Improving the potency prediction for chemically modified siRNAs through insights from molecular modeling of individual sequence positions.

Chemical modifications are applied to small interfering RNAs (siRNAs) to improve their metabolic stability, specificity, and duration of pharmacodynamic effects. Despite tremendous progress made, identifying chemically modified siRNAs with drug-like properties requires empirical screening due to an intricate interdependence of siRNA sequence and chemistry, i.e., the nature and position of chemical modifications within the siRNA duplex. To improve our ability to design fully modified, potent siRNAs, we combined experimental measurements of thermodynamic stability and biological activity with extensive molecular modeling of the structural, dynamic, and energetic properties of parent (unmodified) siRNA duplex sequences compared with their chemically modified variants.
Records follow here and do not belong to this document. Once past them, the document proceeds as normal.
Background: an optimization exercise with open tools, aiming at small area, a short achievable clock period and few clock cycles. Do not read the settings as production practice.
At most, simulation tests tie the RTL to the original design; equivalence was not proved.
No activity file was given, so power comes from the tool's default toggle rates.

== the previous run ==
Design grid_cell_shape_membership_core, start of the top module:
module grid_cell_shape_membership_core
(
  input  logic                 clk,
  input  logic                 rst,
  input  logic                 cfg_valid,
  output logic                 cfg_ready,
  input  logic [gcsm_pkg::CFG_IDX_W-1:0] cfg_index,
  input  logic [gcsm_pkg::VALUE_W-1:0]   cfg_data,
  input  logic                 in_valid,
  output logic                 in_ready,
  input  logic [gcsm_pkg::COORD_W-1:0]   cell_x,
  input  logic [gcsm_pkg::COORD_W-1:0]   cell_y,
  output logic                 out_valid,
  input  logic                 out_ready,
  output logic [gcsm_pkg::COORD_W-1:0]   out_x,
  output logic [gcsm_pkg::COORD_W-1:0]   out_y,
  output logic [gcsm_pkg::MARK_W-1:0]    mark,
  output logic signed [gcsm_pkg::VALUE_W-1:0] write_value,
  output logic                 shape_fits
);
Size: ~1,700 cells after synthesis, ~100 I/O pins.
clock: 7.0 ns
lec_check: 0
cap_margin: 20
core_margin: 2
core_utilization: 40
setup_slack_margin: 3.7
slew_margin: 20
run.sh (not shown) runs the stock make flow with config.mk's settings and CLKGATE_MAP_FILE= SYNTH_SCRIPT=/design/flow/synth_recipe.tcl, a recipe that flattens the netlist after the stock synthesis.
[inputs] the current run vs the previous run
--- a/flow/design.v
+++ b/flow/design.v
@@ -28,44 +28,45 @@
   output logic                 in_ready,
   input  logic [gcsm_pkg::COORD_W-1:0]   cell_x,
   input  logic [gcsm_pkg::COORD_W-1:0]   cell_y,
   output logic                 out_valid,
   input  logic                 out_ready,
   output logic [gcsm_pkg::COORD_W-1:0]   out_x,
   output logic [gcsm_pkg::COORD_W-1:0]   out_y,
   output logic [gcsm_pkg::MARK_W-1:0]    mark,
   output logic signed [gcsm_pkg::VALUE_W-1:0] write_value,
   output logic                 shape_fits
 );
-  function automatic logic gt16(input logic [15:0] a, input logic [15:0] b);
-    logic [15:0] g, e;
-    g = a & ~b;
-    e = ~(a ^ b);
-    for (int s = 1; s < 16; s = s * 2)
-      for (int i = 0; i + s < 16; i = i + 2 * s) begin
-        g[i] = g[i + s] | (e[i + s] & g[i]);
-        e[i] = e[i + s] & e[i];
-      end
-    gt16 = g[0];
-  endfunction
   function automatic logic le6(input logic [5:0] a, input logic [5:0] b);
-    le6 = !gt16({10'd0, a}, {10'd0, b});
+    logic r;
+    r = 1'b1;
+    for (int i = 0; i < 6; i++) r = (!a[i] && b[i]) || ((!a[i] || b[i]) && r);
+    le6 = r;
   endfunction
   function automatic logic lt6(input logic [5:0] a, input logic [5:0] b);
-    lt6 = gt16({10'd0, b}, {10'd0, a});
+    logic r;
+    r = 1'b0;
+    for (int i = 0; i < 6; i++) r = (!a[i] && b[i]) || ((!a[i] || b[i]) && r);
+    lt6 = r;
   endfunction
   function automatic logic le7(input logic [6:0] a, input logic [6:0] b);
-    le7 = !gt16({9'd0, a}, {9'd0, b});
+    logic r;
+    r = 1'b1;
+    for (int i = 0; i < 7; i++) r = (!a[i] && b[i]) || ((!a[i] || b[i]) && r);
+    le7 = r;
   endfunction
   function automatic logic le13(input logic [12:0] a, input logic [12:0] b);
-    le13 = !gt16({3'd0, a}, {3'd0, b});
+    logic r;
+    r = 1'b1;
+    for (int i = 0; i < 13; i++) r = (!a[i] && b[i]) || ((!a[i] || b[i]) && r);
+    le13 = r;
   endfunction
   function automatic logic [6:0] radd6(input logic [5:0] a, input logic [5:0] b,
                                        input logic ci);
     logic c;
     c = ci;
     for (int i = 0; i < 6; i++) begin
       radd6[i] = a[i] ^ b[i] ^ c;
       c = (a[i] & b[i]) | (a[i] & c) | (b[i] & c);
     end
     radd6[6] = c;
   endfunction
@@ -101,35 +102,36 @@
     is_n     = shape_kind == KIND_HALF_N;
     is_s     = shape_kind == KIND_HALF_S;
     is_e     = shape_kind == KIND_HALF_E;
     is_w     = shape_kind == KIND_HALF_W;
     is_inacc = shape_kind == KIND_INACCESS;
     is_circ  = (shape_kind[3] == 1'b0 && shape_kind[2:0] <= 3'd4) || is_inacc;
     is_rect  = shape_kind == KIND_RECT;
     is_tri   = shape_kind == KIND_TRIANGLE;
     is_ell   = shape_kind == KIND_ELLIPSE;
     is_rt    = is_rect || is_tri;
     ry        = is_ell ? reg_d : reg_c;
-    a_plus_cx = {1'b0, reg_a} + {1'b0, (is_w ? 6'd0 : reg_c)};
-    b_plus_ry = {1'b0, reg_b} + {1'b0, (is_s ? 6'd0 : ry)};
+    a_plus_cx = radd6(reg_a, (is_w ? 6'd0 : reg_c), 1'b0);
+    b_plus_ry = radd6(reg_b, (is_s ? 6'd0 : ry), 1'b0);
     fx1 = is_e || le6(reg_c, reg_a);
     fx2 = le7(a_plus_cx, {1'b0, grid_x_last});
     fy1 = is_n || le6(ry, reg_b);
     fy2 = le7(b_plus_ry, {1'b0, grid_y_last});
+    frt = le6(reg_a, grid_x_last) && le6(reg_b, grid_x_last) &&
+          le6(reg_c, grid_y_last) && le6(reg_d, grid_y_last);
     a_lt_b = lt6(reg_a, reg_b);
     c_lt_d = lt6(reg_c, reg_d);
     xlo    = a_lt_b ? reg_a : reg_b;
     xhi    = a_lt_b ? reg_b : reg_a;
     ylo    = c_lt_d ? reg_c : reg_d;
     yhi    = c_lt_d ? reg_d : reg_c;
-    frt    = le6(xhi, grid_x_last) && le6(yhi, grid_y_last);
     a_plus_b = radd6(reg_a, reg_b, 1'b0);
     cxn = is_rt ? a_plus_b[COORD_W:1] : reg_a;
     cyn = is_rt ? reg_d : reg_b;
     k1n = is_ell ? reg_d : is_tri ? yhi - ylo : 6'd1;
     k2n = is_ell ? reg_c : is_tri ? xhi - xlo : 6'd1;
     if (is_ell)      shape_ok = (reg_c != '0) && (reg_d != '0);
     else if (is_tri) shape_ok = (reg_a != reg_b) && (reg_c != reg_d);
     else             shape_ok = is_circ || is_rect;
   end
   logic       fx1_q, fx2_q, fy1_q, fy2_q, frt_q, fits_q;
   logic [5:0] k1, k2, cx, cy;
@@ -158,35 +160,27 @@
       v3        <= 1'b0;
       out_valid <= 1'b0;
     end else if (adv) begin
       v1        <= fire;
       v2        <= v1;
       v3        <= v2;
       out_valid <= v3;
     end
   end
   logic [COORD_W:0]   dxs, dys;
   logic [COORD_W-1:0] dxm, dym;
-  function automatic logic [5:0] mag6(input logic [6:0] d);
-    logic any;
-    any = 1'b0;
-    for (int i = 0; i < 6; i++) begin
-      mag6[i] = d[i] ^ (d[6] & any);
-      any = any | d[i];
-    end
-  endfunction
   always_comb begin
     dxs = {1'b0, cell_x} - {1'b0, cx};
     dys = {1'b0, cell_y} - {1'b0, cy};
-    dxm = mag6(dxs);
-    dym = mag6(dys);
+    dxm = dxs[COORD_W] ? -dxs[COORD_W-1:0] : dxs[COORD_W-1:0];
+    dym = dys[COORD_W] ? -dys[COORD_W-1:0] : dys[COORD_W-1:0];
   end
   logic [COORD_W-1:0] x1, y1, ux, uy;
   logic               sx, sy, zx, zy;
   always_ff @(posedge clk) begin
     if (adv) begin
       x1 <= cell_x;
       y1 <= cell_y;
       ux <= fire ? dxm : reg_c;
       uy <= fire ? dym : '0;
       sx <= fire && dxs[COORD_W];
       sy <= fire && dys[COORD_W];
Results
Comparing the current run and the previous run, the higher number of DRC markers in iteration 0 is on the previous run.
The run showing the smaller count of filler cells inserted in the layout is the current run.
[compare] base=the previous run new=the current run: final period utilization fell 1.7 points, combinational power share decreased by 2.3 points relative to the old numbers.
Highest metal layer with signal wires: met4 -> the current run, met5 -> the previous run
Cmp the current run vs the previous run: die area lower in the current run
A worst-path cell with the longest stage delay of fa_2 is what the current run shows, while edfxtp_1 belongs to the previous run.
The current run does better than the previous run on netlist area before placement.
Sequential share of layout area (the current run over the previous run): increase, 0.77 points
Testbench counts of the current run, summed over its fixed seeds: cycles 14,784.
The RTL of the previous run was laid out without a check of its function.

-- separate check: timing with driven ports --
In the flow no input, the clock included, has a driving cell. The finished layouts below were timed again as built, in two steps.
Step 1: set_driving_cell puts a clkbuf_16 on clk and a buf_2 on each other input, an assumption about the parent block.
Step 2, shift: input delay + t, output delay - t, t = (earliest + latest rising clock arrival at the registers) / 2. This alone moves slack from input paths to output paths.
Three values: ideal, step 1, step 2; two values: the first two.
| run | t (ns) | slack for setup (ns) | hold WS [ns] | worst setup path at the end | clock arrival spread, ns |
|---|---|---|---|---|---|
| the previous run | 0.628 | 3.501 / 3.501 / 3.191 | 0.419 / 0.419 / 0.419 | input to register | 0.024 / 0.024 |
| the current run | 0.631 | 3.622 / 3.610 / 3.203 | 0.417 / 0.417 / 0.417 | input to register | 0.031 / 0.031 |
After both steps setup and hold are still met in every run listed. The setup slack of the current run, which loses most, moves by -0.012 ns with the drivers and by -0.419 ns with both steps.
A pattern of modifications at specific positions were identified, where the combination of sequence and chemical modifications play an outsized role in the observed biological activity. Molecular modeling revealed low stabilization energies and increased sugar stereochemical flexibility for 2'-F modified position g2 and less so for g6 in the guide strand seed region. Machine learning confirmed that these properties correlate with higher observed biological activity. These results provide molecular-level insights into the effects of chemical modifications on the intrinsic activity of siRNAs, which can be used in the rational design of chemically modified siRNAs with uncompromised potency.